> Requirement: Somewhere below is a line with "xor2_1 | 126 | 5.2" and, later, a line with "3.701 | 3925 |"; repeat those two lines and all the lines between them, exactly as they are.

> Material for this task:
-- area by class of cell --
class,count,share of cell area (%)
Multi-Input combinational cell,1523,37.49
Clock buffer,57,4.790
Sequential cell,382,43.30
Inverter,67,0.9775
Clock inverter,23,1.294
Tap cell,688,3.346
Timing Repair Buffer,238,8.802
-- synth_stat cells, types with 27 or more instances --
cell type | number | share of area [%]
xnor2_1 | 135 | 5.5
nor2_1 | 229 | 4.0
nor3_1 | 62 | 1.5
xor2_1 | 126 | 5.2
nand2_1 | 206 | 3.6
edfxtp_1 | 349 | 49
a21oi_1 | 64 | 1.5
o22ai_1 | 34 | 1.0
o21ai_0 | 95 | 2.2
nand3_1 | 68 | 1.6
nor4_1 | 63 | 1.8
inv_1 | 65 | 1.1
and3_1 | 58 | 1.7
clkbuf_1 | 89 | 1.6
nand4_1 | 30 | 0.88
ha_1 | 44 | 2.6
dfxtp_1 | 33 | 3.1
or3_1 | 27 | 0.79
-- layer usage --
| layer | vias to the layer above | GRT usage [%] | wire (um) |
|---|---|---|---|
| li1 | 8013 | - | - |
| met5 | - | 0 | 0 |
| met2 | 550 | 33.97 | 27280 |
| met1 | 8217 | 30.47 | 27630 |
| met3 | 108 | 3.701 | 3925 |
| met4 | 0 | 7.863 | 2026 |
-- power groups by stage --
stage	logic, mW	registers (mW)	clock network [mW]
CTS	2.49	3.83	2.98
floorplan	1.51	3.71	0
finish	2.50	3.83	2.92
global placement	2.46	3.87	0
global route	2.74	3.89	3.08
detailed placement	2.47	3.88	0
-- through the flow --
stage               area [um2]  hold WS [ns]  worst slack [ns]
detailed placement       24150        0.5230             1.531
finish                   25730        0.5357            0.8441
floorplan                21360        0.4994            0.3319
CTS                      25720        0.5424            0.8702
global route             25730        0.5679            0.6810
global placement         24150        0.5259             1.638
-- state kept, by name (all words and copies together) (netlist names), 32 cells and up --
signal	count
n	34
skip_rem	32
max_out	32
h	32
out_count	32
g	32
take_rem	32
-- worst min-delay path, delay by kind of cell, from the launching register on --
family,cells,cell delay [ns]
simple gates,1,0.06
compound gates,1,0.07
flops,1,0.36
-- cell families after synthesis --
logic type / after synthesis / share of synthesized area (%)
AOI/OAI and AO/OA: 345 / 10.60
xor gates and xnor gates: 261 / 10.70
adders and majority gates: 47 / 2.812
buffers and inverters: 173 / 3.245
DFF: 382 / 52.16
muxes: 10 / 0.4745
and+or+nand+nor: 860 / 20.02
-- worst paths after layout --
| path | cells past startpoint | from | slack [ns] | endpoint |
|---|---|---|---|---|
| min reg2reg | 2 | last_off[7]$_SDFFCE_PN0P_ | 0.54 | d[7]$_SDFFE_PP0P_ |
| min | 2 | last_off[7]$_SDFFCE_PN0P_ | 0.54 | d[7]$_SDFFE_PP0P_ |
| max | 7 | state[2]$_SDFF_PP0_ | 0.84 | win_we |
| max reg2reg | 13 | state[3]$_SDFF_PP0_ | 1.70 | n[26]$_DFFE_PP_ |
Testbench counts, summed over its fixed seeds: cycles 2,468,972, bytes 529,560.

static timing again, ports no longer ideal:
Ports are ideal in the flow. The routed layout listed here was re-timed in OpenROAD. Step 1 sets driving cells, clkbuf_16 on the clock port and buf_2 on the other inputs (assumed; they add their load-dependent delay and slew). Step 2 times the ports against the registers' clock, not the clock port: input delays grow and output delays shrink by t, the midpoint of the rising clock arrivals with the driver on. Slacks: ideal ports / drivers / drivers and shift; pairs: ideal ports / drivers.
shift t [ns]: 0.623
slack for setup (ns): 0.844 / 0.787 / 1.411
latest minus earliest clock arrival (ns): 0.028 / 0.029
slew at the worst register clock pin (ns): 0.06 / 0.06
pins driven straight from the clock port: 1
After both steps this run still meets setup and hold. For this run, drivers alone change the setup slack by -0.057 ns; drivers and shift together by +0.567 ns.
Background: an optimization exercise with open tools, aiming at small area, a short achievable clock period and few clock cycles. Do not read the settings as production practice. No functional check of the RTL was part of this run. Power and IR drop assume default switching activity.

===== flow/config.mk =====
export PLATFORM = sky130hd
export DESIGN_NAME = fhd_engine
export DESIGN_NICKNAME = fhd_engine
export VERILOG_FILES = /design/flow/design.v
export SDC_FILE = /design/flow/constraint.sdc
export NUM_CORES = 4
export LEC_CHECK = 0
export CAP_MARGIN = 20
export CORE_MARGIN = 2
export CORE_UTILIZATION = 40
export SLEW_MARGIN = 20

===== flow/constraint.sdc =====
create_clock -name core_clock -period 22.0 [get_ports {clk}]
set_input_delay 4.4000 -clock core_clock [delete_from_list [all_inputs] [get_ports {clk}]]
set_output_delay 4.4000 -clock core_clock [all_outputs]
set_load 0.01 [all_outputs]

===== flow/design.v =====
module fhd_engine (
    input  wire         clk,
    input  wire         rst,         
    input  wire         in_valid,
    input  wire [7:0]   in_data,
    output wire         in_ready,
    output wire         busy,
    output wire [7:0]   status,
    output reg          dout_valid,
    output wire [127:0] digest
);
    localparam [31:0] S1_INIT = 32'h05274C6C;
    localparam [31:0] S2_INIT = 32'h6A7769F3;
    localparam [31:0] S3_INIT = 32'h7672239B;
    localparam [31:0] AA = 32'hC32F1E4B;
    localparam [31:0] BB = 32'h596807CD;
    localparam [31:0] CC = 32'hDE6F723A;
    localparam [31:0] DD = 32'hA18945BC;
    localparam [31:0] KF = 32'h5A827999;
    localparam [31:0] KG = 32'h6ED9EBA1;
    localparam [31:0] KH = 32'hCA62C1D6;
    localparam [31:0] KI = 32'h8F1BBCDC;
    localparam [7:0] OP_INIT   = 8'h01;
    localparam [7:0] OP_UPDATE = 8'h02;
    localparam [7:0] OP_FINAL  = 8'h03;
    localparam [1:0] S_IDLE = 2'd0,
                     S_LEN  = 2'd1,
                     S_DATA = 2'd2,
                     S_COMP = 2'd3;
    localparam [1:0] PH_A = 2'd0, PH_B = 2'd1, PH_C = 2'd2, PH_D = 2'd3;
    function [31:0] rol32;
        input [31:0] v;
        input [4:0]  n;
        begin
            rol32 = (v << n) | (v >> (6'd32 - {1'b0, n}));
        end
    endfunction
    reg [31:0]  a, b, c, d;          
    reg [31:0]  s0, s1, s2, s3;      
    reg [127:0] pend;                
    reg         ready_q, err_q;
    reg [1:0]   cause_q;
    reg [1:0]   state;
    reg [31:0]  remaining;           
    reg [3:0]   byte_idx;            
    reg         last_q;              
    reg         final_mode;
    reg [5:0]   rnd;
    reg [1:0]   ph;
    reg [2:0]   iter;
    assign status   = {4'b0000, cause_q, err_q, ready_q};
    assign in_ready = (state != S_COMP);
    assign busy     = (state != S_IDLE);
    wire accept = in_valid && in_ready;
    wire [31:0] x0 = s1 + s2 + s3;
    wire [31:0] x1 = s1 + {s2[30:0], 1'b0} + {s3[30:0], 1'b0};
    wire [31:0] x2 = {s1[30:0], 1'b0} + s2 + {s2[30:0], 1'b0} + {s3[29:0], 2'b00};
    wire [31:0] x3 = {s1[29:0], 2'b00} + {s2[29:0], 2'b00} + {s2[30:0], 1'b0}
                   + {s3[28:0], 3'b000} - s3;
    assign digest = {x3, x2, x1, x0};
    reg [31:0] ox, oy, oz, ow, fn, sp, sq, kst;
    reg [4:0]  m_in, m_out;
    always @(*) begin
        case (ph)
            PH_A: begin
                ox = a; oy = b; oz = c; ow = d;
                fn = ((a ^ b) | (c ^ d)) + KF;
                sp = x2; sq = x3; kst = AA;
                m_in = 5'd5; m_out = 5'd24;
            end
            PH_B: begin
                ox = b; oy = c; oz = d; ow = a;
                fn = ((a | ~c) | (b & ~d)) + KG;
                sp = s0; sq = s1; kst = BB;
                m_in = 5'd19; m_out = 5'd10;
            end
            PH_C: begin
                ox = c; oy = d; oz = a; ow = b;
                fn = ((a & ~d) ^ (b & ~c)) + KH;
                sp = s1; sq = s0; kst = CC;
                m_in = 5'd13; m_out = 5'd11;
            end
            default: begin
                ox = d; oy = a; oz = b; ow = c;
                fn = ((~a ^ b) | (c ^ ~d)) + KI;
                sp = s2; sq = s2; kst = DD;
                m_in = 5'd8; m_out = 5'd3;
            end
        endcase
    end
    wire [4:0]  i5    = rnd[4:0];
    wire [31:0] roy   = rol32(oy, i5 & m_in & ox[4:0]);
    wire [31:0] tsum  = ox + roy + sp + ~oz + (ow & ox) + (oy | oz) + fn;
    wire [31:0] xn    = rol32(tsum ^ sq, i5 & m_out);
    wire [31:0] ssum  = xn + oy + oz + ow + kst;
    wire [31:0] snew  = (ph == PH_A) ? (xn ^ ssum) : ssum;
    wire [6:0] a_nib = a[3:0] + a[7:4] + a[11:8] + a[15:12]
                     + a[19:16] + a[23:20] + a[27:24] + a[31:28];
    wire       a_wr  = &a[31:1];
    wire [7:0] a_t   = {1'b0, a_nib} + (a_wr ? 8'd1 : 8'd2);
    wire [2:0] nb    = a_t % 8'd5;
    wire [6:0] b_ch  = b[2:0] + b[5:3] + b[8:6] + b[11:9] + b[14:12]
                     + b[17:15] + b[20:18] + b[23:21] + b[26:24] + b[29:27]
                     + b[31:30];
    wire       b_wr  = (b[31:2] == 30'h3FFFFFFF) && (b[1:0] != 2'b00);
    wire [7:0] b_t   = {1'b0, b_ch} + (b_wr ? 8'd6 : 8'd3);
    wire [2:0] nc    = b_t % 8'd7;
    wire [2:0] nd    = c[2:0] + 3'd4;
    reg [2:0] ncur;
    always @(*) begin
        case (ph)
            PH_B:    ncur = nb;
            PH_C:    ncur = nc;
            default: ncur = nd;
        endcase
    end
    wire        do_step = (ph == PH_A) || (iter != ncur);
    wire [2:0]  iter_n  = iter + 3'd1;
    wire        more    = (ph != PH_A) && (iter_n != ncur);
    wire [15:0] bsel = 16'd1 << byte_idx;
    wire        last_c = (byte_idx == 4'd0) ? (remaining <= 32'd16) : last_q;
    integer j;
    always @(posedge clk) begin
        dout_valid <= 1'b0;
        if (rst) begin
            state      <= S_IDLE;
            ready_q    <= 1'b0;
            err_q      <= 1'b0;
            cause_q    <= 2'd0;
        end else begin
            case (state)
                S_IDLE: begin
                    if (accept && !err_q) begin
                        case (in_data)
                            OP_INIT: begin
                                s1      <= S1_INIT;
                                s2      <= S2_INIT;
                                s3      <= S3_INIT;
                                pend    <= 128'd0;
                                ready_q <= 1'b1;
                            end
                            OP_UPDATE: begin
                                if (!ready_q) begin
                                    err_q   <= 1'b1;
                                    cause_q <= 2'd1;
                                end else begin
                                    byte_idx <= 4'd0;
                                    state    <= S_LEN;
                                end
                            end
                            OP_FINAL: begin
                                if (!ready_q) begin
                                    err_q   <= 1'b1;
                                    cause_q <= 2'd1;
                                end else begin
                                    final_mode <= 1'b1;
                                    a     <= pend[31:0];
                                    b     <= pend[63:32];
                                    c     <= pend[95:64];
                                    d     <= pend[127:96];
                                    rnd   <= 6'd0;
                                    ph    <= PH_A;
                                    state <= S_COMP;
                                end
                            end
                            default: begin
                                err_q   <= 1'b1;
                                cause_q <= 2'd2;
                            end
                        endcase
                    end
                end
                S_LEN: begin
                    if (accept) begin
                        remaining <= {in_data, remaining[31:8]};
                        byte_idx  <= byte_idx + 4'd1;
                        if (byte_idx[1:0] == 2'd3) begin
                            byte_idx <= 4'd0;
                            if ({in_data, remaining[31:8]} == 32'd0)
                                state <= S_IDLE;
                            else
                                state <= S_DATA;
                        end
                    end
                end
                S_DATA: begin
                    if (accept) begin
                        remaining <= remaining - 32'd1;
                        byte_idx  <= byte_idx + 4'd1;
                        last_q    <= last_c;
                        for (j = 0; j < 4; j = j + 1) begin
                            if (bsel[j])      a[8*j +: 8] <= in_data;
                            if (bsel[4 + j])  b[8*j +: 8] <= in_data;
                            if (bsel[8 + j])  c[8*j +: 8] <= in_data;
                            if (bsel[12 + j]) d[8*j +: 8] <= in_data;
                        end
                        for (j = 0; j < 16; j = j + 1)
                            if (bsel[j] && last_c) pend[8*j +: 8] <= in_data;
                        if (remaining == 32'd1) begin
                            state <= S_IDLE;
                        end else if (byte_idx == 4'd15) begin
                            final_mode <= 1'b0;
                            rnd   <= 6'd0;
                            ph    <= PH_A;
                            state <= S_COMP;
                        end
                    end
                end
                S_COMP: begin
                    if (do_step) begin
                        case (ph)
                            PH_A: begin
                                a  <= xn;
                                s0 <= snew;
                                s1 <= x1;
                                s2 <= x2;
                                s3 <= x3;
                            end
                            PH_B: begin b <= xn; s1 <= snew; end
                            PH_C: begin c <= xn; s2 <= snew; end
                            default: begin d <= xn; s3 <= snew; end
                        endcase
                    end
                    if (ph == PH_A) begin
                        ph   <= PH_B;
                        iter <= 3'd0;
                    end else if (do_step && more) begin
                        iter <= iter_n;
                    end else begin
                        iter <= 3'd0;
                        if (do_step && ph == PH_B) begin
                            ph <= PH_C;
                        end else if (do_step && ph == PH_C) begin
                            ph <= PH_D;
                        end else if (ph == PH_B && nc != 3'd0) begin
                            ph <= PH_C;
                        end else if (ph != PH_D && nd != 3'd0) begin
                            ph <= PH_D;
                        end else begin
                            ph <= PH_A;
                            if (rnd == 6'd34) begin
                                if (final_mode) begin
                                    dout_valid <= 1'b1;
                                    ready_q    <= 1'b0;
                                    state      <= S_IDLE;
                                end else begin
                                    state <= S_DATA;
                                end
                            end else begin
                                rnd <= rnd + 6'd1;
                            end
                        end
                    end
                end
            endcase
        end
    end
endmodule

> Exercise response:
xor2_1 | 126 | 5.2
nand2_1 | 206 | 3.6
edfxtp_1 | 349 | 49
a21oi_1 | 64 | 1.5
o22ai_1 | 34 | 1.0
o21ai_0 | 95 | 2.2
nand3_1 | 68 | 1.6
nor4_1 | 63 | 1.8
inv_1 | 65 | 1.1
and3_1 | 58 | 1.7
clkbuf_1 | 89 | 1.6
nand4_1 | 30 | 0.88
ha_1 | 44 | 2.6
dfxtp_1 | 33 | 3.1
or3_1 | 27 | 0.79
-- layer usage --
| layer | vias to the layer above | GRT usage [%] | wire (um) |
|---|---|---|---|
| li1 | 8013 | - | - |
| met5 | - | 0 | 0 |
| met2 | 550 | 33.97 | 27280 |
| met1 | 8217 | 30.47 | 27630 |
| met3 | 108 | 3.701 | 3925 |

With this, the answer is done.